* Directions *
Repeat, exactly as written, the line with "assign o_buffer_bits = r_buffer_bits;" and every line that follows it in the material below, ending with the last.

* Entries shown *
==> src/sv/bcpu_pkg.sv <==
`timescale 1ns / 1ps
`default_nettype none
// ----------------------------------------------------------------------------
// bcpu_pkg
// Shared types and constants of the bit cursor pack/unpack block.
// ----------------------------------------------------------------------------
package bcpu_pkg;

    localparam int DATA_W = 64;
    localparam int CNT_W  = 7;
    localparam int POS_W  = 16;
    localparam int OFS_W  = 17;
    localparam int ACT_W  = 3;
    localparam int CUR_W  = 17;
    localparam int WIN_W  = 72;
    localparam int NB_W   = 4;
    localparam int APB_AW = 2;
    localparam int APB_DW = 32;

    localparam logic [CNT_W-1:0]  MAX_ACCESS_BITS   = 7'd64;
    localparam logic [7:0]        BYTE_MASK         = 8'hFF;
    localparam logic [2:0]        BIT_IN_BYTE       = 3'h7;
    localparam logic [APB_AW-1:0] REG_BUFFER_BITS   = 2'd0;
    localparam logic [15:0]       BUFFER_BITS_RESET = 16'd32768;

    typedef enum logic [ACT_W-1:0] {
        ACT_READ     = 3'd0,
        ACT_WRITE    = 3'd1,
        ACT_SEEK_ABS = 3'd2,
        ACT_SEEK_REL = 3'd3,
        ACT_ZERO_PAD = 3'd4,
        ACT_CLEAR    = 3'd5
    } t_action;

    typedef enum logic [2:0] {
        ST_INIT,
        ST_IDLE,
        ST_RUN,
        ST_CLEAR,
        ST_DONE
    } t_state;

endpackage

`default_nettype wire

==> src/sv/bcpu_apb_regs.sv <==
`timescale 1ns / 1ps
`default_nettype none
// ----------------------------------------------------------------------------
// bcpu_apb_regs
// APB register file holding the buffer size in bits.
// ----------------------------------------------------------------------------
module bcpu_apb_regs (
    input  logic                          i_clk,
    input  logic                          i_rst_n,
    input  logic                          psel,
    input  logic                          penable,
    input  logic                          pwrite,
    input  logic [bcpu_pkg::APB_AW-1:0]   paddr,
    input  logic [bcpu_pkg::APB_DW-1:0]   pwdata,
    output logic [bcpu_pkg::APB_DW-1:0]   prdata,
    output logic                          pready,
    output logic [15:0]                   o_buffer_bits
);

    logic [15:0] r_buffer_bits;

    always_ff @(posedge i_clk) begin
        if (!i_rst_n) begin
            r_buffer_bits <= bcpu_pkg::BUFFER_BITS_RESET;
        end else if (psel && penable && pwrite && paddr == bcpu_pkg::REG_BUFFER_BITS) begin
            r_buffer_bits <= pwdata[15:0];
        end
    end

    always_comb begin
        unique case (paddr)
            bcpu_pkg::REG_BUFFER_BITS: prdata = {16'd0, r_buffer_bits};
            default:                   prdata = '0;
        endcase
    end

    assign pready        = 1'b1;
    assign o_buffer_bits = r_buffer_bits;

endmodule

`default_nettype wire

* Solved exercise *
    assign o_buffer_bits = r_buffer_bits;

endmodule

`default_nettype wire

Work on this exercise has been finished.